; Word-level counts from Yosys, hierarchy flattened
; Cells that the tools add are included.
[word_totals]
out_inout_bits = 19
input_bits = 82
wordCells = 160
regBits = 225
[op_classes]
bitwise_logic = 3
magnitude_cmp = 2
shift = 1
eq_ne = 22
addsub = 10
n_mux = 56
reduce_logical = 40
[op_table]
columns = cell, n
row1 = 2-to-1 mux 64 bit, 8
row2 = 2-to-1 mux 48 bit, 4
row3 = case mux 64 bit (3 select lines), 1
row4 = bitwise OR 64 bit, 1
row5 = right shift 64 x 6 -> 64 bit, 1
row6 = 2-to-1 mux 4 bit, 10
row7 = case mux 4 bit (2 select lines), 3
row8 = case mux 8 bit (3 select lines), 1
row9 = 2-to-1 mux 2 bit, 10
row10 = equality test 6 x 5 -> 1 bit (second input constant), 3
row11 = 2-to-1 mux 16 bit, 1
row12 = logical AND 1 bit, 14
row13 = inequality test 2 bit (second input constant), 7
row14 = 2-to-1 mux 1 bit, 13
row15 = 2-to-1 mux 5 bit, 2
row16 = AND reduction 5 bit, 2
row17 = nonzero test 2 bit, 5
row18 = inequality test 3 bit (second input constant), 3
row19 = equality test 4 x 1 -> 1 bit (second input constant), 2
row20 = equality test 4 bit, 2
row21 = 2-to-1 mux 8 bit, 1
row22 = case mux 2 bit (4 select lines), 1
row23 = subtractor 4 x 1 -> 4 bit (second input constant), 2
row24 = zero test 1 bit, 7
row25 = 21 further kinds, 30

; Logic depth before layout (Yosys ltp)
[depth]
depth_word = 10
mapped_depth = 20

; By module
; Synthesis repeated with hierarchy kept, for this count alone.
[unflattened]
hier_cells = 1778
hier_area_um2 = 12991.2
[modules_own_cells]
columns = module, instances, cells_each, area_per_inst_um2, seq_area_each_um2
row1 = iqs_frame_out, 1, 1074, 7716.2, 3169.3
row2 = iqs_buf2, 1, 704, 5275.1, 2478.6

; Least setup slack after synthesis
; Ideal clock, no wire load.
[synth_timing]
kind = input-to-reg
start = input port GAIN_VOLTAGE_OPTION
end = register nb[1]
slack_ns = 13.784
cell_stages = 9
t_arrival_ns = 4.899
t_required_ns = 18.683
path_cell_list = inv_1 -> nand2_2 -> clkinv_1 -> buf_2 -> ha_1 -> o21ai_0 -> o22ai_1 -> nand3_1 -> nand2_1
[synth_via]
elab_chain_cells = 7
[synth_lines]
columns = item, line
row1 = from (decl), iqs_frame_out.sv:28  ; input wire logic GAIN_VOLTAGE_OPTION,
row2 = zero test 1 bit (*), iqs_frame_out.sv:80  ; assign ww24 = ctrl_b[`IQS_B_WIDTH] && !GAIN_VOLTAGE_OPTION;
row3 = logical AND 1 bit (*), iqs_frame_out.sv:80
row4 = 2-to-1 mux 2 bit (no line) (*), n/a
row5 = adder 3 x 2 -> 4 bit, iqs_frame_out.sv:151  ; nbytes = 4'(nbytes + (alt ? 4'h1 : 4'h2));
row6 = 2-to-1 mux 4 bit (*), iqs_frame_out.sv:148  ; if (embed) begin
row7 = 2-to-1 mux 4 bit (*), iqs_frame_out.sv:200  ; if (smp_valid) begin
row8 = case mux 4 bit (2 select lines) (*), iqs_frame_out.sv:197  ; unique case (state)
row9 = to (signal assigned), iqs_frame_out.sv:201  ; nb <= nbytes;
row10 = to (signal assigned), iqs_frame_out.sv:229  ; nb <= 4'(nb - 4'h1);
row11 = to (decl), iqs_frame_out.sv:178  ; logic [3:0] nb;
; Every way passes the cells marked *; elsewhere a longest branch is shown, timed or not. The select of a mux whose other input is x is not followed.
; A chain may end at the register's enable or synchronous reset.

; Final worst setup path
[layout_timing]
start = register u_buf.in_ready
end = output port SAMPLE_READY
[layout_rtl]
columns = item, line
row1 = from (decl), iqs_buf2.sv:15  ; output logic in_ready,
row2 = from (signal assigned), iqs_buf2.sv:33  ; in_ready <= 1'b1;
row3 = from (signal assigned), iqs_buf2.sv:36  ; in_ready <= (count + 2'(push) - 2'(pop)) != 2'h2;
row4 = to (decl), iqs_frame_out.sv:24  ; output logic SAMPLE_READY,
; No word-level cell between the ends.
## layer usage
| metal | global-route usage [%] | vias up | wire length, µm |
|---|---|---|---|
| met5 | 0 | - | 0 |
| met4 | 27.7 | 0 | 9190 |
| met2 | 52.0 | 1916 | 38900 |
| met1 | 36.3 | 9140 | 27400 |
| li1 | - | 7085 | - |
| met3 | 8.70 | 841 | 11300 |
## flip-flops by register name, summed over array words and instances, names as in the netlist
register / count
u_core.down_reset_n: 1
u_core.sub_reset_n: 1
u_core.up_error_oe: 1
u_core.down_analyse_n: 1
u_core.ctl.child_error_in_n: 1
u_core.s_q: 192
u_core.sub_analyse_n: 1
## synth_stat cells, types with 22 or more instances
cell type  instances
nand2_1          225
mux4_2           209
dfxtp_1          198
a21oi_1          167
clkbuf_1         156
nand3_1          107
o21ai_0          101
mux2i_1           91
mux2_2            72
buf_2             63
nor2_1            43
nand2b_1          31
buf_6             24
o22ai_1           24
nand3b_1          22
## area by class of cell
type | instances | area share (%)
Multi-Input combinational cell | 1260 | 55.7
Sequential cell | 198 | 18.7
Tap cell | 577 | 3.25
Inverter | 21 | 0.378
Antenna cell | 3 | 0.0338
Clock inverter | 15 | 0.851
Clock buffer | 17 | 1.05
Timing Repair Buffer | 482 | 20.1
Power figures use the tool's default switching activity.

§ §

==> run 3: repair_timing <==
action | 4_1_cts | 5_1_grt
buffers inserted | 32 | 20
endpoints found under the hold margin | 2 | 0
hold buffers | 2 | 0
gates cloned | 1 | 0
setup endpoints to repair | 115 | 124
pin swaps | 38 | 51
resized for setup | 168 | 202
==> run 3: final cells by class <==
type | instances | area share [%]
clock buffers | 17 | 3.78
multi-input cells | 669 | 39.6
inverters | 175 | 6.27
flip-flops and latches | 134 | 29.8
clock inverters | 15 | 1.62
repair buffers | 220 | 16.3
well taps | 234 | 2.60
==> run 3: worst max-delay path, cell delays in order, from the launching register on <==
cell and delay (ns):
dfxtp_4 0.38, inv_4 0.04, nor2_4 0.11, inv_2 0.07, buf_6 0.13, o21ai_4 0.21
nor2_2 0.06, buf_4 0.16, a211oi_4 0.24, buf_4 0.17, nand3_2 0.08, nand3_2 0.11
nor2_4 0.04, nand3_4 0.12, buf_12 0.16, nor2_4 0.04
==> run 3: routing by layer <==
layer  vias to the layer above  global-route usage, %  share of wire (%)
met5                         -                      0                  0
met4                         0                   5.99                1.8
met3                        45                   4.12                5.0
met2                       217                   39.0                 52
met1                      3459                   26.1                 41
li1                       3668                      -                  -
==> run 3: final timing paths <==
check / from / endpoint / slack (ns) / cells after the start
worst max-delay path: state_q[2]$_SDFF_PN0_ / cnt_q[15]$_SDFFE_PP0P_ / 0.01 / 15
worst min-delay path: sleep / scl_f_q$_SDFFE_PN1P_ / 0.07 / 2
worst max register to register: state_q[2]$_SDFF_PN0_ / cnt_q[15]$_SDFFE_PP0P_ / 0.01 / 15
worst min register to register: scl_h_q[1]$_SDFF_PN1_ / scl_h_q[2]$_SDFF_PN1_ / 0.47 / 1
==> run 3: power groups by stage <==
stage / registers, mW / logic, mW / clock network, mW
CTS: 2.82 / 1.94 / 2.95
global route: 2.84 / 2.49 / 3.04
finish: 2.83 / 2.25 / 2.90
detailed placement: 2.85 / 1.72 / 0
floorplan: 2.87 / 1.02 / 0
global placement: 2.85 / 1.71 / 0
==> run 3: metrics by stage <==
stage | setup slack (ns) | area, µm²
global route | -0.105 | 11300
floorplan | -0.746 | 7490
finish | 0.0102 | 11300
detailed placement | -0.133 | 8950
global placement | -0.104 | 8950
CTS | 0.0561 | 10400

§ §

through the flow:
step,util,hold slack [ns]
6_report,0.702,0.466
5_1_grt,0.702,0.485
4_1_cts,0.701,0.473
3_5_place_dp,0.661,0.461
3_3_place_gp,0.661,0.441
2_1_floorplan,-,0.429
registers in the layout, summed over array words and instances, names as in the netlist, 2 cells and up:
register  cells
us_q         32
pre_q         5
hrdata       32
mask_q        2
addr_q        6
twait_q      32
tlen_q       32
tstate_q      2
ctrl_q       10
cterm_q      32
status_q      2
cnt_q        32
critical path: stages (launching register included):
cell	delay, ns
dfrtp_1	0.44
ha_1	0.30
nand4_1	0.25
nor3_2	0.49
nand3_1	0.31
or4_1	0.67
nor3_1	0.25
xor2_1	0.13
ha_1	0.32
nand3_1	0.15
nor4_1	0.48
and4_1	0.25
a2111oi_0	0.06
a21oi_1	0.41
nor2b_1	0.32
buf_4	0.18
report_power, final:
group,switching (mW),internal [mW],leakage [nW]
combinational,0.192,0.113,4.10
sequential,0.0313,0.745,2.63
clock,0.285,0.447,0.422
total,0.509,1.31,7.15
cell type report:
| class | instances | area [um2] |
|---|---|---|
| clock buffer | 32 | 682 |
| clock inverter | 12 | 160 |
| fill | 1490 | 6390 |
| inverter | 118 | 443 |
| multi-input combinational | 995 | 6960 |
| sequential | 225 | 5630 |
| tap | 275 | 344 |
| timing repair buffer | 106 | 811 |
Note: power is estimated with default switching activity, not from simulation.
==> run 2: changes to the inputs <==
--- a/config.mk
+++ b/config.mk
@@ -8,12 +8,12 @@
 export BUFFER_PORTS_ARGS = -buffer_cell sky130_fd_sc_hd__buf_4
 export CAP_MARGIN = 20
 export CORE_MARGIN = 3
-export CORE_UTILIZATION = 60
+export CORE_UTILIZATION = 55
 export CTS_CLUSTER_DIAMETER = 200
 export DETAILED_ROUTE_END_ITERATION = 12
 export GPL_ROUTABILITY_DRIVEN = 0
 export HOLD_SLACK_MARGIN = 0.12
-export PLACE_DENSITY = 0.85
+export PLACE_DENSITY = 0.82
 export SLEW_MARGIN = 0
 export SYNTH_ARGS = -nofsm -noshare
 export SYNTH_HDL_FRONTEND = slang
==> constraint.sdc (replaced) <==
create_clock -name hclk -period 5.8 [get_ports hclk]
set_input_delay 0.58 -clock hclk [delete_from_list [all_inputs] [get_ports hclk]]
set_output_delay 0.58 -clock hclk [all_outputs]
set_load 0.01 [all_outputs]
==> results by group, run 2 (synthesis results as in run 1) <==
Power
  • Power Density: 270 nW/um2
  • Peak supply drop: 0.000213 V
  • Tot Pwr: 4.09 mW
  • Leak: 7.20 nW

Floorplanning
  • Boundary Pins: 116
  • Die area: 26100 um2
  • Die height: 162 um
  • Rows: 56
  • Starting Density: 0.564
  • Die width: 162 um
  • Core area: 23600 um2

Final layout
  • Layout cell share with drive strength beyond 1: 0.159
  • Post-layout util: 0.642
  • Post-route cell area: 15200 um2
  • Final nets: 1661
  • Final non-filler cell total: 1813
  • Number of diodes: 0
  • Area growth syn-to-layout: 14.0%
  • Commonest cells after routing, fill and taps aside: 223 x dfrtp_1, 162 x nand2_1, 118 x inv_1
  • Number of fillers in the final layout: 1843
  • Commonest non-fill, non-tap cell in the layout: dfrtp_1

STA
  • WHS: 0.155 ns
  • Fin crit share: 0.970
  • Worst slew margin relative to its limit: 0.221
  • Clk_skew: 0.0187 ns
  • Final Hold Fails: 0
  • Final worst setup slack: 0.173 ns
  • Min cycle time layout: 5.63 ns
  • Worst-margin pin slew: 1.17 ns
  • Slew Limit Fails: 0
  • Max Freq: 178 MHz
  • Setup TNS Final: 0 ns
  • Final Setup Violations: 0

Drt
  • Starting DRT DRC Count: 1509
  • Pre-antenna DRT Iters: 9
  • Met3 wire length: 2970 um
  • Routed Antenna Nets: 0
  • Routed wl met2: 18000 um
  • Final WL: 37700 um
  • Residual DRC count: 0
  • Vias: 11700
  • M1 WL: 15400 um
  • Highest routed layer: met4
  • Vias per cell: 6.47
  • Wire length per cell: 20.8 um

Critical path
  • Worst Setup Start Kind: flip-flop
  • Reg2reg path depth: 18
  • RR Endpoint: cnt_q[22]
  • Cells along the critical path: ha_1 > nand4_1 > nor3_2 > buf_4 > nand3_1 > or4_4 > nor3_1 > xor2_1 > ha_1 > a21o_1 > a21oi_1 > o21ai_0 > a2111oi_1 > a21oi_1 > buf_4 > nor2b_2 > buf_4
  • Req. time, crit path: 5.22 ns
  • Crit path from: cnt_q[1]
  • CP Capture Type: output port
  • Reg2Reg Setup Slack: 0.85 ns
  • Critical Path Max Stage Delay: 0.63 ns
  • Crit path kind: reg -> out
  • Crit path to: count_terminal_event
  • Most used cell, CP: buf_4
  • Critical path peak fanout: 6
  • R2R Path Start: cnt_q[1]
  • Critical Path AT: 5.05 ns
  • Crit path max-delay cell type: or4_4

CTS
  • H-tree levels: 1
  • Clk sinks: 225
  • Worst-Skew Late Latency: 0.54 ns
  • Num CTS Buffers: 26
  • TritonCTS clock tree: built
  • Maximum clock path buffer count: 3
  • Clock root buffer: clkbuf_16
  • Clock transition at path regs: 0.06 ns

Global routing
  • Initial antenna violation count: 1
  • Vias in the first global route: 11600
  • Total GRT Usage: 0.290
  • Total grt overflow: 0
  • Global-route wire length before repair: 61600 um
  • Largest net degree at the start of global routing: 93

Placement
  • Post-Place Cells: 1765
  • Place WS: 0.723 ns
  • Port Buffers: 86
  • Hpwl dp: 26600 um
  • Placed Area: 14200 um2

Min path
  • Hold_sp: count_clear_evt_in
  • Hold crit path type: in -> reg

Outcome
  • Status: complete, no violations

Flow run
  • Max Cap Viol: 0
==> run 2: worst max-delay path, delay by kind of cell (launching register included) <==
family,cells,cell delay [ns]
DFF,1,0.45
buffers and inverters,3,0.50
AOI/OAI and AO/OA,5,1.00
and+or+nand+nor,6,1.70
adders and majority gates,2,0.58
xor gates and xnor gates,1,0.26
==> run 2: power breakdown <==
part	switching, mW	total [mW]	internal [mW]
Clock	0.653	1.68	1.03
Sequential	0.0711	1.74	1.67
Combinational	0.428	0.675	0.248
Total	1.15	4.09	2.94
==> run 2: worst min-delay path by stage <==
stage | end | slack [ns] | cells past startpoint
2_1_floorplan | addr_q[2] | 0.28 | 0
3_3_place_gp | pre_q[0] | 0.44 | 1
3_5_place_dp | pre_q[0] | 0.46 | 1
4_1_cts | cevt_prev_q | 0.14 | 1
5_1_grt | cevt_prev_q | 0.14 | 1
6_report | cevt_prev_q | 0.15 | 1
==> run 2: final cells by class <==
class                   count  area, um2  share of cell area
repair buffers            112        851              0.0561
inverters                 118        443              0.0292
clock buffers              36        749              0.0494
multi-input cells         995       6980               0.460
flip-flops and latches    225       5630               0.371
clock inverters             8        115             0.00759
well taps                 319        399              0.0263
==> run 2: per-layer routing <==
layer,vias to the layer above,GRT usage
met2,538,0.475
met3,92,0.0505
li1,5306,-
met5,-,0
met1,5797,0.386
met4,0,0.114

§ §

ABOUT THIS EXERCISE: What you give back should be only the lines of the records above, starting at the line with "Yosys, hierarchy flattened" and ending at the line with "row15 = 2-to-1 mux 5 bit, 2", restated word for word.

COMPLETED TASK:
; Word-level counts from Yosys, hierarchy flattened
; Cells that the tools add are included.
[word_totals]
out_inout_bits = 19
input_bits = 82
wordCells = 160
regBits = 225
[op_classes]
bitwise_logic = 3
magnitude_cmp = 2
shift = 1
eq_ne = 22
addsub = 10
n_mux = 56
reduce_logical = 40
[op_table]
columns = cell, n
row1 = 2-to-1 mux 64 bit, 8
row2 = 2-to-1 mux 48 bit, 4
row3 = case mux 64 bit (3 select lines), 1
row4 = bitwise OR 64 bit, 1
row5 = right shift 64 x 6 -> 64 bit, 1
row6 = 2-to-1 mux 4 bit, 10
row7 = case mux 4 bit (2 select lines), 3
row8 = case mux 8 bit (3 select lines), 1
row9 = 2-to-1 mux 2 bit, 10
row10 = equality test 6 x 5 -> 1 bit (second input constant), 3
row11 = 2-to-1 mux 16 bit, 1
row12 = logical AND 1 bit, 14
row13 = inequality test 2 bit (second input constant), 7
row14 = 2-to-1 mux 1 bit, 13
row15 = 2-to-1 mux 5 bit, 2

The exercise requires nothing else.